La mise en consultation publique de ce programme – c’est une première – est à saluer. Mais les orientations de fond qui y figurent ont de quoi inquiéter. Quant au budget prévu de 11,37 milliards, qui ne représentent que 0,45% du Revenu national brut, loin des 0,7% préconisés par l’ONU, il reste clairement insuffisant. D’autant plus quand les comptes de la Confédération réalisent des milliards de boni. Et le fait que cette nouvelle direction soit saluée par l’UDC ne représente évidemment pas un bon signe.

Pour l’heure, les organisations actives dans l’aide internationale se montrent prudentes dans leur approche critique des nouvelles orientations et sur leur possible impact. Mais le fait qu’elles appellent à ce que la réduction de la pauvreté reste une priorité est parlant. Cet objectif de base de l’aide internationale – sa raison d’être même – ne figure en effet pas explicitement dans le texte qui promet une coopération «plus efficace», marqué par l’objectif de «contrôle» des «migrations», où il apparaît comme un mantra.

Miser sur les intérêts politiques à court terme de la Suisse – soit viser les pays qui génèrent le plus de réfugiés ou qui sont prêts à signer des accords de réadmission – est une très mauvaise stratégie. D’abord parce qu’elle risque de péjorer l’impact du travail de coopération sur le terrain à long terme dans des pays qui en ont besoin. L’aide en tant que telle ne devenant plus le véritable objectif, remplacé par le phantasme d’éradiquer les grands mouvements de population et la volonté «d’ouvrir des marchés». Et sans pour autant obtenir de résultats sur le contrôle migratoire.

Les arrivées ponctuelles en grand nombre de réfugiés venant de tels ou tels pays répondent en effet avant tout à des conflits – Syrie, Afghanistan, Kosovo avant cela –, mais la construction de la paix se fait en amont, pas en réaction.

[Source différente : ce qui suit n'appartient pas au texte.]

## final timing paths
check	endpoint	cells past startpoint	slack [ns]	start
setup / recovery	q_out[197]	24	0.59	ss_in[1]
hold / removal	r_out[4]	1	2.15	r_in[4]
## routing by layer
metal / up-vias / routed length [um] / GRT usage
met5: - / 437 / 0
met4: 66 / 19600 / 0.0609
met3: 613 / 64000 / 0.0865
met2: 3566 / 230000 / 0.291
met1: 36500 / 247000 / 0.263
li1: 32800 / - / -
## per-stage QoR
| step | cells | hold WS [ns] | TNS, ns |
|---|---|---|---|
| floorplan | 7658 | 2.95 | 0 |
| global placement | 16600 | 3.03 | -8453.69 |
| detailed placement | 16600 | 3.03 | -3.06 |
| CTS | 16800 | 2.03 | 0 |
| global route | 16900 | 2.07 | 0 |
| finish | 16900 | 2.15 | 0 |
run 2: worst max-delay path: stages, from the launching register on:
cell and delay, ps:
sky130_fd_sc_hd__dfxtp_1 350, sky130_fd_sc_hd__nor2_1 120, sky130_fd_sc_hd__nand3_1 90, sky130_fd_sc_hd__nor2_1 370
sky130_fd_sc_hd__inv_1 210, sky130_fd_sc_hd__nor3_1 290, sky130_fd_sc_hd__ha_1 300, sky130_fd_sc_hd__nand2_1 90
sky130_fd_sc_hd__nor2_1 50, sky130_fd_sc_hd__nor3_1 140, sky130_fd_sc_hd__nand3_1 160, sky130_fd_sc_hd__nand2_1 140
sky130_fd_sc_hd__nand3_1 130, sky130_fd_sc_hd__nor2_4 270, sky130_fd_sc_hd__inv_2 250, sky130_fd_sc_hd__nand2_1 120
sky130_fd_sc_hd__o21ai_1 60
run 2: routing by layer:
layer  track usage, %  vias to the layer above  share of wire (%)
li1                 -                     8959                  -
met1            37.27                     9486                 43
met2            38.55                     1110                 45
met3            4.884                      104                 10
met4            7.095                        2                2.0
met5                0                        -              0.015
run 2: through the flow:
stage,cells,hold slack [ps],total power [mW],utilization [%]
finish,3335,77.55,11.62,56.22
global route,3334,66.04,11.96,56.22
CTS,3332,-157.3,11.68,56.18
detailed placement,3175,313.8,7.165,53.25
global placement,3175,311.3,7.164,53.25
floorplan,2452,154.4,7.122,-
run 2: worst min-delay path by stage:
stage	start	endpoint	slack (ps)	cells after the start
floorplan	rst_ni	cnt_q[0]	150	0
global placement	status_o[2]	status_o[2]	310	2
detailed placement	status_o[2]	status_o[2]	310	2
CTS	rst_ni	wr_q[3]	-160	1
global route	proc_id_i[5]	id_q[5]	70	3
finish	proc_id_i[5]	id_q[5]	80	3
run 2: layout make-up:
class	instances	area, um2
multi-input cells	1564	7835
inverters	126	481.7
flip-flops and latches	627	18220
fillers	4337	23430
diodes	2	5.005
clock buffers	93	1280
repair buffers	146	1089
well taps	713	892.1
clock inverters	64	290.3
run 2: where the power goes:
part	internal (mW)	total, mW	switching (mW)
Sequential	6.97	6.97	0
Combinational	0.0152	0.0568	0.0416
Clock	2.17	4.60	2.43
**src/rtl/core/cci_isqrt.sv**
```systemverilog
// Pipelined integer square root, one root bit per register stage.
// Standalone; used twice by circle_circle_intersection.
module cci_isqrt #(
  parameter int N      = 8,
  parameter int SIDE_W = 1
) (
  input  logic              clk_i,
  input  logic              rst_ni,
  input  logic              valid_i,
  input  logic [2*N-1:0]    rad_i,
  input  logic [SIDE_W-1:0] side_i,
  output logic              valid_o,
  output logic [N-1:0]      root_o,
  output logic [SIDE_W-1:0] side_o
);

  logic              v_q    [N];
  logic [N+1:0]      rem_q  [N];
  logic [N-1:0]      root_q [N];
  logic [2*N-1:0]    x_q    [N];
  logic [SIDE_W-1:0] side_q [N];

  for (genvar k = 0; k < N; k++) begin : g_stage
    logic              v_in;
    logic [N+1:0]      rem_in;
    logic [N-1:0]      root_in;
    logic [2*N-1:0]    x_in;
    logic [SIDE_W-1:0] side_in;
    logic [N+1:0]      rem_sh;
    logic [N+1:0]      trial;
    logic              ge;

    if (k == 0) begin : g_first
      assign v_in    = valid_i;
      assign rem_in  = '0;
      assign root_in = '0;
      assign x_in    = rad_i;
      assign side_in = side_i;
    end else begin : g_next
      assign v_in    = v_q[k-1];
      assign rem_in  = rem_q[k-1];
      assign root_in = root_q[k-1];
      assign x_in    = x_q[k-1];
      assign side_in = side_q[k-1];
    end

    // remainder stays below 2^(k+1) here, so the top bits drop safely
    assign rem_sh = {rem_in[N-1:0], x_in[2*N-1 -: 2]};
    assign trial  = {root_in, 2'b01};
    assign ge     = rem_sh >= trial;

    always_ff @(posedge clk_i or negedge rst_ni) begin
      if (!rst_ni) begin
        v_q[k] <= 1'b0;
      end else begin
        v_q[k] <= v_in;
      end
    end

    always_ff @(posedge clk_i) begin
      rem_q[k]  <= ge ? rem_sh - trial : rem_sh;
      root_q[k] <= {root_in[N-2:0], ge};
      x_q[k]    <= x_in << 2;
      side_q[k] <= side_in;
    end
  end

  assign valid_o = v_q[N-1];
  assign root_o  = root_q[N-1];
  assign side_o  = side_q[N-1];

endmodule
```
**config.mk**
```make
export PLATFORM = sky130hd
export DESIGN_NAME = cci_isqrt
export DESIGN_NICKNAME = d
export VERILOG_FILES = /design/src/rtl/core/cci_isqrt.sv
export SDC_FILE = /design/constraint.sdc
export NUM_CORES = 1
export LEC_CHECK = 0
export ABC_AREA = 1
export BUFFER_PORTS_ARGS = -buffer_cell sky130_fd_sc_hd__clkbuf_2
export CORE_MARGIN = 2
export CORE_UTILIZATION = 55
export DETAILED_ROUTE_END_ITERATION = 6
export GPL_ROUTABILITY_DRIVEN = 1
export PLACE_DENSITY = 0.73
export SLEW_MARGIN = 40
export SYNTH_ARGS = -nofsm -noshare
export SYNTH_HDL_FRONTEND = slang
export SYNTH_SLANG_ARGS = --single-unit
```
**constraint.sdc**
```tcl
create_clock -name clk_i -period 1.8 [get_ports clk_i]
set_input_delay 0.18 -clock clk_i [delete_from_list [all_inputs] [get_ports clk_i]]
set_output_delay 0.18 -clock clk_i [all_outputs]
set_load 0.01 [all_outputs]
```
# After elaboration in Yosys (flattened, before gate mapping)
# Memories as Yosys holds them, arrays and structs flattened.
# Index checks and enable logic that the tools add are counted.
[totals] register_bits=8 ramBits=264 out_inout_bits=10 wordCells=36 n_memories=4
[memory_table] memory="x_q" depth=8 width=14 read_ports=7 rd_ports_with_merged_regs=0 write_ports=8 line_no="20" rtl="logic [2*N-1:0] x_q [N];"
[memory_table] memory="rem_q" depth=8 width=10 read_ports=7 rd_ports_with_merged_regs=0 write_ports=8 line_no="18" rtl="logic [N+1:0] rem_q [N];"
[memory_table] memory="root_q" depth=8 width=8 read_ports=8 rd_ports_with_merged_regs=0 write_ports=8 line_no="19" rtl="logic [N-1:0] root_q [N];"
[memory_table] memory="side_q" depth=8 width=1 read_ports=8 rd_ports_with_merged_regs=0 write_ports=8 line_no="21" rtl="logic [SIDE_W-1:0] side_q [N];"
[classes] n_addsub=8 n_lt_le_gt_ge=8 muxes=8
[ops] operator="two-way mux 10 bit" count=8
[ops] operator=">= comparator 10 bit" count=7
[ops] operator="subtractor 10 bit" count=7
[ops] operator="subtractor 2 x 1 -> 3 bit (second input constant)" count=1
[ops] operator=">= comparator 2 x 1 -> 1 bit (second input constant)" count=1

# Logic depth before layout (Yosys ltp)
# Gate-level depths: netlist (run 1).
# An unclocked memory read counts as a cell.
[depth] word_depth=3 ltp_mapped=11 depth_no_buf=11

# Worst setup path after synthesis (run 1)
# OpenSTA, ideal clock, no wires.
[synth_path] kind="register -> register" from="mem root_q[4][3], in the netlist root_q[1][3]" to="mem rem_q[5][6] in the netlist's numbering" setup_time_ns=0.118 arrival_ns=1.322 slack_ns=0.360 path_stages_with_launch=9 path_buffers=0 cell_sequence="dfxtp_1 -> inv_1 -> ha_1 -> nand2_1 -> nor2_1 -> a21oi_4 -> clkinv_1 -> o21ai_1 -> nor2_1"
[synth_lines] element="start: declaration" line_no="19"
[synth_lines] element="end: declaration" line_no="18"

==> results of run 1 <==
-- report_power, final --
group          switching [W]  internal [W]
registers           0.000324       0.00417
logic                0.00174       0.00115
clock network        0.00168       0.00184
-- metal layers --
metal | vias to the layer above | share of wire
li1 | 2138 | -
met2 | 71 | 0.50
met1 | 1838 | 0.46
met4 | 0 | 0.012
met3 | 12 | 0.029
met5 | - | 0
-- cell usage after synthesis --
master and number:
a21boi_0 1, a21o_1 2, a21oi_1 12, a21oi_2 5
a21oi_4 1, buf_12 1, clkinv_1 4, conb_1 1
dfrtp_1 8, dfxtp_1 151, ha_1 40, inv_1 101
inv_2 6, nand2_1 137, nand2_2 12, nand2_4 4
nand3_1 45, nand3_2 4, nand3b_1 1, nand4_1 4
nand4_4 1, nor2_1 35, nor2_2 3, nor2_4 3
nor2_8 1, nor3_1 3, o2111ai_1 1, o211ai_1 1
o21a_1 1, o21ai_0 8, o21ai_1 9, o21ai_2 6
o21bai_1 1, or2_0 1, or2_1 5, or2_2 1
xnor2_1 7, xor2_1 13
-- worst max-delay path: cells and delay by family (launching register included) --
family / cells / cell delay, ps
buffers and inverters: 2 / 140
AND/OR/NAND/NOR: 7 / 680
flip-flops: 1 / 350
adder cells (fa/ha/maj): 1 / 330
-- repair_timing --
| item | in CTS | in global routing |
|---|---|---|
| hold endpoints to repair | 27 | 0 |
| setup endpoints to repair | 0 | 6 |
| hold buffers | 20 | 0 |
| gates resized for setup | 0 | 1 |
| setup buffers | 0 | 3 |
-- final cells by class --
type | count | area [sq um]
Fill cell | 782 | 3290
Timing Repair Buffer | 54 | 395
Clock inverter | 15 | 209
Sequential cell | 159 | 3220
Inverter | 111 | 417
Clock buffer | 17 | 414
Multi-Input combinational cell | 369 | 2210
Tap cell | 136 | 170
-- stage by stage --
step / cell area, sq um / std cells
floorplan: 5870 / 640
global placement: 6180 / 806
detailed placement: 6180 / 806
CTS: 7000 / 858
global route: 7040 / 861
finish: 7040 / 861
-- worst min path at each step --
stage / cells past startpoint / to / from
finish: 2 / g_stage[3].v_in$_DFF_PN0_ / rst_ni
detailed placement: 1 / g_stage[1].v_in$_DFF_PN0_ / rst_ni
global placement: 1 / g_stage[1].v_in$_DFF_PN0_ / rst_ni
global route: 2 / g_stage[3].v_in$_DFF_PN0_ / rst_ni
CTS: 2 / g_stage[2].v_in$_DFF_PN0_ / rst_ni
floorplan: 0 / g_stage[1].v_in$_DFF_PN0_ / rst_ni
-- registers in the layout, indices dropped and copies added (netlist names) --
signal / flops
side_q: 8
x_q: 56
g_stage.v_in: 7
rem_q: 51
valid_o: 1
root_q: 36
-- cell families after synthesis --
group / count (synthesis) / synth area share
adders and majority gates: 40 / 0.0853
and+or+nand+nor: 260 / 0.207
DFF: 159 / 0.549
xor gates and xnor gates: 20 / 0.0299
buffers and inverters: 112 / 0.0744
AOI/OAI and AO/OA: 48 / 0.0531
other: 1 / 0.000639
-- cell usage in the layout (no fill, tap or decap), types with 2 or more instances in the layout --
cell / n
dfxtp_1: 151
nand2_1: 137
inv_1: 101
nand3_1: 45
ha_1: 39
nor2_1: 35
clkbuf_2: 29
dlygate4sd3_1: 20
clkbuf_16: 16
xor2_1: 13
a21oi_1: 12
nand2_2: 12
o21ai_1: 9
clkinv_8: 9
o21ai_0: 8
dfrtp_1: 8
xnor2_1: 7
inv_2: 6
o21ai_2: 6
or2_1: 5
a21oi_2: 5
nand3_2: 4
clkinv_1: 4
nand2_4: 4
nand4_1: 4
buf_4: 4
nor3_1: 3
nor2_2: 3
nor2_4: 3
a21o_1: 2
inv_6: 2
clkinv_4: 2
==> summary.md, run 1 <==
| Metric | Value |
|---|---|
| Slack of the critical path | `154 ps` |
| Total grt overflow | `0` |
| Met2 Resource Use GR | `0.331` |
| Clock sinks | `159` |
| Drc violations | `0` |
| Max Fclk | `607 MHz` |
| Reg-to-Reg End | `rem_q[6][4]$_DFF_P_` |
| Max-slew violations | `0` |
| Number of port buffers | `29` |
| Clock Latency Late Sink | `530 ps` |
| WP data arrival | `2060 ps` |
| Tmin final | `1650 ps` |
| Vias in the first global route | `4,001` |
| 1st-pass router iterations | `4` |
| Largest net degree at the start of global routing | `21` |
| GRT Util Overall | `0.195` |
| Worst Setup SP | `root_q[1][10]$_DFF_P_` |
| WL/cell | `11.9 um` |
| Die width | `107 um` |
| Nets@finish | `772` |
| Cells after Synth | `640` |
| Placeable Area | `10,300 sq um` |
| Final ANT Viol Nets | `0` |
| Layout cells sized above 1 | `0.157` |
| Leading area contributor after synthesis | `dfxtp_1` |
| Total power | `0.0109 W` |
| RD Place Congestion | `0.881` |
| Grt met3 use | `0.0400` |
| Worst Skew | `13.2 ps` |
| R2R Setup Slk | `150 ps` |
| Peak VDD IR | `0.751 mV` |
| Setup WS pre-CTS | `153 ps` |
| Hold Slack | `20.1 ps` |
| Final Cycle Share | `0.915` |
| Average cell area after synthesis | `9.17 sq um` |
| Die ar. | `11,500 sq um` |
| # Max-Cap Violations | `0` |
| Via count | `4,059` |
| DR vias/cell | `4.71` |
| Depth of the CTS H-tree | `4` |
| Library cells used by synthesis | `38` |
| Crit-path most repeated cell | `nand2_1` |
| GRT met1 Usage | `0.242` |
| Clock transition at the registers of the reported paths | `80 ps` |
| Starting Density | `0.568` |
| Capture point of the worst path | `rem_q[6][4]$_DFF_P_` |
| Final setup viols | `0` |
| #FFs+latches synth | `159` |
| Post-layout util | `0.682` |
| Outcome | `completed` |
| CTS root buffer | `clkbuf_8` |
| Worst R2R Start | `root_q[1][10]$_DFF_P_` |
| Cell row count | `37` |
| Syn Std Cell Area | `5870 sq um` |
| Ant diodes | `0` |
| Seq/Total Area, Yosys | `0.549` |
| Setup TNS | `0 ps` |
| Syn Nets | `700` |
| Endpoints failing hold | `0` |
| Top post-synthesis cells by area | `dfxtp_1 (52%), nand2_1 (8.8%), ha_1 (8.5%)` |
| HP Class | `primary input to asynchronous set/reset pin` |
| CTS tree | `done` |
| Initial antenna violation count | `0` |
| Num CTS Buffers | `17` |
| Type of origin of the critical path | `flop` |
| Yosys warnings | `0` |
| Global-route wire length before repair | `17.5 mm` |
| WL final | `10.3 mm` |
| Reg2Reg Depth | `10` |
| Slowest cell on crit path | `dfxtp_1` |
| Worst Setup Path Type | `flop to flop` |
| CTS max path bufs | `2` |
| Grt peak-use layer | `met2` |
| Area grow syn2layout | `20.0%` |
| CP peak stage delay | `350 ps` |
| Crit path cell chain | `inv_1 -> ha_1 -> nand2_1 -> clkinv_1 -> nand2_1 -> nand2_1 -> nand2_1 -> nand4_4 -> nand2_1 -> nand2_1` |
| CP max FO | `9` |
| Power Density | `1550 nW/um^2` |
| Die Ht | `107 um` |
| Synth top area share | `0.515` |
| DR iter-0 viols | `138` |
| IO Count | `30` |
| Crit end category | `flop` |
| Unrepaired setup endpoints after global routing | `no` |
| DPL Wire Length | `7.22 mm` |
| Data required, critical path | `2210 ps` |
| Pleak | `3.69 nW` |
No activity file was read; power rests on OpenSTA's default activity.
==> inputs of run 2 (changes only) <==
Settings changed: CORE_UTILIZATION 55 to 38, PLACE_DENSITY 0.73 to not set.
==> summary.md, run 2 (synthesized netlist as in run 1, its figures left out) <==
| Metric | Value |
|---|---|
| Clock power share | `0.319` |
| Unrepaired setup endpoints after global routing | `no` |
| Depth of the CTS H-tree | `4` |
| Initial antenna violation count | `0` |
| Via count | `3,942` |
| Sw Share | `0.311` |
| 1st-pass router iterations | `4` |
| Area grow syn2layout | `20.2%` |
| Pleak | `3.68 nW` |
| Biggest regs | `x_q x56, rem_q x51, root_q x36` |
| Final Cycle Share | `0.931` |
| Vias in the first global route | `3,775` |
| Setup TNS | `0 ps` |
| Starting Density | `0.387` |
| Type of origin of the critical path | `flop` |
| Worst Skew | `8.65 ps` |
| Outcome | `completed` |
| Peak VDD IR | `0.797 mV` |
| Num CTS Buffers | `17` |
| Power Density | `1530 nW/um^2` |
| WL final | `9.30 mm` |
| Worst Setup Path Type | `flop to flop` |
| Data required, critical path | `2100 ps` |
| Tmin final | `1680 ps` |
| Clock sinks | `159` |
| Placeable Area | `15,100 sq um` |
| Most frequent cells in the layout | `dfxtp_1 (151), nand2_1 (137), inv_1 (101)` |
| WP data arrival | `1970 ps` |
| GRT Util Overall | `0.127` |
| DR iter-0 viols | `175` |
| Leading cell type in the layout, fill and taps excluded | `dfxtp_1` |
| Max Fclk | `597 MHz` |
| Setup WS pre-CTS | `135 ps` |
| R2R Setup Slk | `120 ps` |
| Endpoints failing hold | `0` |
| DPL Wire Length | `7.20 mm` |
| CTS root buffer | `clkbuf_16` |
| CP max FO | `9` |
| Final ANT Viol Nets | `0` |
| HP Class | `primary input to asynchronous set/reset pin` |
| IO Count | `30` |
| CTS tree | `done` |
| Crit end category | `flop` |
| Ant diodes | `0` |
| Final setup viols | `0` |
| Total grt overflow | `0` |
| WL/cell | `10.2 um` |
| RD Place Congestion | `0.851` |
| Cell row count | `45` |
| Reg power frac | `0.418` |
| Gate power share | `0.263` |
| CTS max path bufs | `2` |
| Die Ht | `128 um` |
| Layout cells sized above 1 | `0.153` |
| Nets@finish | `771` |
| Number of port buffers | `29` |
| Drc violations | `0` |
| Max-slew violations | `0` |
| Slack of the critical path | `125 ps` |
| Pint | `0.00741 W` |
| # Max-Cap Violations | `0` |
| Clock Latency Late Sink | `410 ps` |
| Reg with most FFs | `x_q` |
| Max reg flops | `56` |
| Psw | `0.00334 W` |
| Die ar. | `16,400 sq um` |
| Clock transition at the registers of the reported paths | `60 ps` |
| DR vias/cell | `4.32` |
| Die width | `128 um` |
| Global-route wire length before repair | `16.4 mm` |
| Largest net degree at the start of global routing | `17` |
==> run 2: path summary, 6_finish.rpt <==
| path | start | to | cells after the start |
|---|---|---|---|
| hold / removal | rst_ni | g_stage[2].v_in$_DFF_PN0_ | 2 |
| min in group clk_i | x_q[3][9]$_DFF_P_ | x_q[4][11]$_DFF_P_ | 0 |
| setup reg to reg | root_q[1][11]$_DFF_P_ | rem_q[6][6]$_DFF_P_ | 10 |
| hold reg to reg | x_q[3][9]$_DFF_P_ | x_q[4][11]$_DFF_P_ | 0 |
| max in group asynchronous | rst_ni | g_stage[3].v_in$_DFF_PN0_ | 2 |
| setup / recovery | root_q[1][11]$_DFF_P_ | rem_q[6][6]$_DFF_P_ | 10 |
==> run 2: area by class of cell <==
cell class                      instances  area [sq um]
Clock buffer                           19           443
Fill cell                            1419          8100
Clock inverter                         13           136
Timing Repair Buffer                   53           388
Tap cell                              188           235
Sequential cell                       159          3220
Inverter                              111           417
Multi-Input combinational cell        369          2210
==> run 2: critical path: stages, from the launching register on <==
cell and delay [ps]:
dfxtp_1 370, inv_1 60, ha_1 370, nand2_1 150
clkinv_1 90, nand2_1 70, nand2_1 50, nand2_1 90
nand4_4 150, nand2_1 110, nand2_1 50
==> run 2: timing repair <==
item                                   in CTS  in global routing
setup endpoints to repair                   0                  1
endpoints found under the hold margin      27                  0
hold buffers                               20                  0
setup buffers                               0                  1
resized for setup                           0                  0
==> run 2: power groups by stage <==
stage | Clock [W] | Combinational, W | Sequential, W
after global placement | 0 | 0.00275 | 0.00457
after detailed placement | 0 | 0.00280 | 0.00457
after floorplan | 0 | 0.00221 | 0.00448
final | 0.00343 | 0.00283 | 0.00449
after global routing | 0.00369 | 0.00330 | 0.00456
after CTS | 0.00353 | 0.00285 | 0.00450
==> run 2: metal layers <==
layer / vias up / routed length, um / GRT usage / share of wire
met1: 1752 / 4430 / 0.152 / 0.48
met5: - / 0 / 0 / 0
met3: 9 / 240 / 0.0355 / 0.026
met2: 55 / 4480 / 0.208 / 0.48
met4: 0 / 147 / 0.0659 / 0.016
li1: 2126 / - / - / -
==> run 2: through the flow <==
step / hold slack [ps] / area, sq um / cells / total power, W / util
after floorplan: -116 / 5870 / 640 / 0.00669 / -
after global placement: 28.0 / 6250 / 859 / 0.00733 / 0.413
after detailed placement: 32.9 / 6250 / 859 / 0.00738 / 0.413
after CTS: 123 / 7030 / 911 / 0.0109 / 0.464
after global routing: 133 / 7050 / 912 / 0.0116 / 0.465
final: 143 / 7050 / 912 / 0.0108 / 0.465
==> inputs of run 3 (changes only) <==
Settings changed: CELL_PAD_IN_SITES_DETAIL_PLACEMENT set to 1, CELL_PAD_IN_SITES_GLOBAL_PLACEMENT set to 2, PLACE_DENSITY_LB_ADDON set to 0.1.
Clock period 1.8 ns to 2.15 ns, I/O delays scaled along.
==> summary.md, run 3 (synthesized netlist as in run 1, its figures left out) <==
| Metric | Value |
|---|---|
| CP max FO | `13` |
| Endpoints failing hold | `0` |
| Final Cycle Share | `0.817` |
| GRT Util Overall | `0.154` |
| HP Class | `primary input to asynchronous set/reset pin` |
| Num CTS Buffers | `17` |
| CP top delay family | `simple AND/OR/NAND/NOR gates` |
| CTS tree | `done` |
| Crit end category | `flop` |
| Die ar. | `16,400 sq um` |
| Post-CTS setup buffer count | `0` |
| RD Place Congestion | `0.811` |
| Starting Density | `0.387` |
| Setup TNS | `0 ps` |
| Gate power share | `0.261` |
| Post-CTS Hold Buffers | `20` |
| Largest net degree at the start of global routing | `17` |
| Placeable Area | `15,100 sq um` |
| Hold Slack | `171 ps` |
| Sw Share | `0.325` |
| Worst Skew | `6.54 ps` |
| Pleak | `3.67 nW` |
| Depth of the CTS H-tree | `4` |
| Max Fclk | `569 MHz` |
| Number of port buffers | `29` |
| DR vias/cell | `4.44` |
| CP peak stage delay | `380 ps` |
| Power Density | `1320 nW/um^2` |
| Vias in the first global route | `4,337` |
| DPL Wire Length | `8.89 mm` |
| Reg power frac | `0.405` |
| Ant diodes | `0` |
| WL/cell | `12.6 um` |
| WL final | `11.5 mm` |
| Post-CTS Resized | `0` |
| Leading cell type in the layout, fill and taps excluded | `dfxtp_1` |
| Biggest regs | `x_q x56, rem_q x51, root_q x36` |
| Psw | `0.00303 W` |
| Worst Setup Path Type | `flop to flop` |
| Final ANT Viol Nets | `0` |
| Pint | `0.00630 W` |
| Unrepaired setup endpoints after global routing | `no` |
| Tmin final | `1760 ps` |
| Crit path cell chain | `inv_1 -> ha_1 -> nand2_1 -> nand2_1 -> nand2_1 -> nand3_2 -> nor2_4 -> o21ai_1` |
| Area grow syn2layout | `20.3%` |
| Type of origin of the critical path | `flop` |
| CTS root buffer | `clkbuf_16` |
| Slowest cell on crit path | `nor2_4` |
| Clock sinks | `159` |
| Clock Latency Late Sink | `410 ps` |
| # Max-Cap Violations | `0` |
| Die Ht | `128 um` |
| 1st-pass router iterations | `4` |
| Max-slew violations | `0` |
| Max reg flops | `56` |
| Nets@finish | `768` |
| Data required, critical path | `2420 ps` |
| Clock power share | `0.334` |
| CTS max path bufs | `2` |
| Peak VDD IR | `0.639 mV` |
| Die width | `128 um` |
| Crit-path most repeated cell | `nand2_1` |
| Drc violations | `0` |
| Reg with most FFs | `x_q` |
| Outcome | `completed` |
| DR iter-0 viols | `131` |
| Total grt overflow | `0` |
| Cell row count | `45` |
| Clock transition at the registers of the reported paths | `60 ps` |
| Via count | `4,034` |
| Global-route wire length before repair | `19.8 mm` |
| Layout cells sized above 1 | `0.151` |
| WP data arrival | `2030 ps` |
| Initial antenna violation count | `0` |
| IO Count | `30` |
| WP buf/inv | `1` |
| Final setup viols | `0` |
| Most frequent cells in the layout | `dfxtp_1 (151), nand2_1 (137), inv_1 (101)` |
[run 3: cell count changes in the layout (fill, tap and decap cells not counted)]
cell        change
clkinv_4        -2
clkinv_2        -4
inv_6           +3
buf_12          -1
bufinv_16       +1
clkbuf_8        -1
clkinvlp_4      +1
inv_8           +3
buf_4           -2
clkbuf_1        -1
[run 3: per-layer routing]
metal | vias up | wire length [um] | global-route usage
met5 | - | 0 | 0
met2 | 36 | 5620 | 0.269
met4 | 0 | 156 | 0.0562
li1 | 2112 | - | -
met1 | 1874 | 5470 | 0.186
met3 | 12 | 209 | 0.0326
[run 3: power by group through the flow]
stage          Sequential (W)  Combinational, W  Clock (W)
2_1_floorplan         0.00375           0.00185          0
3_3_place_gp          0.00386           0.00237          0
3_5_place_dp          0.00385           0.00243          0
4_1_cts               0.00379           0.00248    0.00321
5_1_grt               0.00385           0.00283    0.00335
6_report              0.00378           0.00244    0.00312
[run 3: final cells by class]
type	count	area (sq um)
inverter	111	417
sequential	159	3220
clock inverter	15	196
fill	1756	8090
tap	188	235
timing repair buffer	50	353
clock buffer	17	425
multi-input combinational	369	2210
[run 3: metrics by stage]
stage	std cells	instance area (sq um)	setup WS, ps	total power [W]	util
after floorplan	640	5870	710	0.00560	-
after global placement	857	6230	397	0.00623	0.412
after detailed placement	857	6230	374	0.00628	0.412
after CTS	909	7060	356	0.00948	0.466
after global routing	909	7060	207	0.0100	0.466
final	909	7060	393	0.00934	0.466
[run 3: path summary, 6_finish.rpt]
| kind | start | to | slack, ps | cells after the start |
|---|---|---|---|---|
| min | rst_ni | g_stage[1].v_in$_DFF_PN0_ | 170 | 2 |
| max in group asynchronous | rst_ni | g_stage[5].v_in$_DFF_PN0_ | 1810 | 2 |
| min in group clk_i | x_q[2][9]$_DFF_P_ | x_q[3][11]$_DFF_P_ | 330 | 0 |
| min reg2reg | x_q[2][9]$_DFF_P_ | x_q[3][11]$_DFF_P_ | 330 | 0 |
| max reg2reg | root_q[0][17]$_DFF_P_ | rem_q[3][3]$_DFF_P_ | 390 | 8 |
| max | root_q[0][17]$_DFF_P_ | rem_q[3][3]$_DFF_P_ | 390 | 8 |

Ou sont dues à des systèmes autoritaires – comme en Erythrée –, et non à des problèmes de développement, qui eux génèrent des migrations moins massives mais plus constantes. Et qui dureront d’autant plus si on délaisse ces pays dans le but de calmer les discours populistes d’une certaine droite. Dès lors, il est essentiel de maintenir une coopération indépendante, qui s’attaque aux racines des problèmes.